What Is It?
What Is It? is a 2005 American surrealist film written, edited, co-produced and directed by Crispin Glover and starring Glover, Steven C. Stewart and the voice of Fairuza Balk.
What Is It? is the first entry in a planned trilogy directed by Glover, followed by It Is Fine! Everything Is Fine. and continued with It Is Mine.
Synopsis
The "adventures" of a young man whose principal interests are snails, salt, a pipe (tobacco)|pipe], and how to get home, who is tormented by a hubristic, racist inner psyche.Cast
- Michael Blevis as The Young Man
- Rikky Wittman as The Minstrel's Nemisis
- John Insinna as The Young Man's Outer Sanctum Friend / Inner Santum Choking Victim
- Kelly Swiderski as Inner Sanctum Concubine / Outer Sanctum Snail Collector
- Lisa Fusco as The Young Man's Fantasy Girl
- Crispin Glover as Dueling Demi-God Auteur / The Young Man's Inner Psyche
- Steven C. Stewart as Dueling Demi-God Auteur / Young Man's Uber Ego
- Fairuza Balk as Snail
- Robin Adams as Inner Sanctum Concubine / Outer Sanctum Girl who Recognizes Burning
- Cheryl Brown as Outer Sanctum Mocking Tormentor / Walkie-Talkie Grabbing Woman That Cries Later
- Tom Carroll as Grave Digger / Mocking Tormentor
- Lynn Conley as The Minstrel's Concubine / Mocking Tormentor / Ultimate Outer Sanctum Victor
- Mary P. Hayes as The Young Man's Mother
- Adam Parfrey as The Minstrel
Production
Although the edit was picture locked around three years after the initial shoot, post-production lingered on for six more years due to a technical error related to the SMPTE timecode and also because of Glover focusing on the production of the second film of the trilogy, It Is Fine! Everything Is Fine., which started filming in 2001 to accommodate the declining health of the film's lead actor and writer, Steven C. Stewart. What Is It? was shot on 16 mm film stock and is usually projected on a 35 mm film print.

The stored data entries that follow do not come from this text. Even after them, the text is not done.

[src/hw/sad_accumulator.sv]
`include "sad_cfg.svh"

module sad_accumulator (
    input  logic           clk,
    input  logic           rst_n,
    input  logic           diff_valid,
    input  logic           diff_last,
    input  sad_pkg::diff_t diff_a,
    input  sad_pkg::diff_t diff_b,
    output sad_pkg::sad_t  sad,
    output logic           done
);

    localparam int ext_w = `SAD_ACC_W - `SAD_PIX_W;

    sad_pkg::sad_t acc;
    sad_pkg::sad_t pair_sum;
    sad_pkg::sad_t total;

    // both lanes of the current pair, zero extended
    assign pair_sum = {{ext_w{1'b0}}, diff_a} + {{ext_w{1'b0}}, diff_b};

    // block total including this pair, wraps at SAD_ACC_W
    assign total = acc + pair_sum;

    // running sum
    // cleared on last so the next block can start right away
    always_ff @(posedge clk or negedge rst_n) begin
        if (!rst_n) begin
            acc <= '0;
        end else if (diff_valid) begin
            if (diff_last) begin
                acc <= '0;
            end else begin
                acc <= total;
            end
        end
    end

    // result holds until the next block closes
    always_ff @(posedge clk or negedge rst_n) begin
        if (!rst_n) begin
            sad <= '0;
        end else if (diff_valid && diff_last) begin
            sad <= total;
        end
    end

    // one cycle pulse per finished block
    always_ff @(posedge clk or negedge rst_n) begin
        if (!rst_n) begin
            done <= 1'b0;
        end else begin
            done <= diff_valid & diff_last;
        end
    end

endmodule

[src/hw/sad_engine.sv]
module sad_engine (
    input  logic            clk,
    input  logic            rst_n,
    input  logic            sample_valid,
    input  logic            sample_last,
    input  sad_pkg::pixel_t cur_a,
    input  sad_pkg::pixel_t ref_a,
    input  sad_pkg::pixel_t cur_b,
    input  sad_pkg::pixel_t ref_b,
    output sad_pkg::sad_t   sad,
    output logic            done
);

    sad_pkg::diff_t diff_a;
    sad_pkg::diff_t diff_b;
    logic           diff_valid;
    logic           diff_last;

    abs_diff_lane lane_a (
        .clk         (clk),
        .rst_n       (rst_n),
        .sample_valid(sample_valid),
        .sample_last (sample_last),
        .cur         (cur_a),
        .ref_pix     (ref_a),
        .diff        (diff_a),
        .diff_valid  (diff_valid),
        .diff_last   (diff_last)
    );

    // same strobes as lane a, its copies are not needed
    abs_diff_lane lane_b (
        .clk         (clk),
        .rst_n       (rst_n),
        .sample_valid(sample_valid),
        .sample_last (sample_last),
        .cur         (cur_b),
        .ref_pix     (ref_b),
        .diff        (diff_b),
        .diff_valid  (),
        .diff_last   ()
    );

    sad_accumulator acc0 (
        .clk       (clk),
        .rst_n     (rst_n),
        .diff_valid(diff_valid),
        .diff_last (diff_last),
        .diff_a    (diff_a),
        .diff_b    (diff_b),
        .sad       (sad),
        .done      (done)
    );

endmodule

[config.mk]
export PLATFORM = sky130hd
export DESIGN_NAME = sad_engine
export DESIGN_NICKNAME = d
export VERILOG_FILES = /design/src/hw/sad_pkg.sv /design/src/hw/kogge_stone_adder.sv /design/src/hw/abs_diff_lane.sv /design/src/hw/sad_accumulator.sv /design/src/hw/sad_engine.sv
export VERILOG_INCLUDE_DIRS = /design/src /design/src/include
export SDC_FILE = /design/constraint.sdc
export NUM_CORES = 1
export LEC_CHECK = 0
export BUFFER_PORTS_ARGS = -buffer_cell sky130_fd_sc_hd__buf_2
export CORE_MARGIN = 2
export CORE_UTILIZATION = 35
export DETAILED_ROUTE_END_ITERATION = 8
export MAX_ROUTING_LAYER = met4
export SYNTH_ARGS = -nofsm -noshare
export SYNTH_HDL_FRONTEND = slang
export SYNTH_SLANG_ARGS = --single-unit
[constraint.sdc]
create_clock -name clk -period 3.7 [get_ports clk]
set_clock_uncertainty 0.2 [all_clocks]
set_input_delay 0.37 -clock clk [delete_from_list [all_inputs] [get_ports clk]]
set_output_delay 0.37 -clock clk [all_outputs]
set_load 0.03 [all_outputs]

The majority of actors who appear in the film have Down syndrome, but Glover has stated they are not necessarily portraying characters with Down Syndrome and the film is not about Down Syndrome. Featuring taboo content and imagery, Glover sees the themes of the film relating to his "psychological reaction to the corporate restraints that have happened in the last 30 or more years in filmmaking. Specifically, in that anything that can possibly make an audience uncomfortable is necessarily excised, or the film will not be corporately funded or distributed."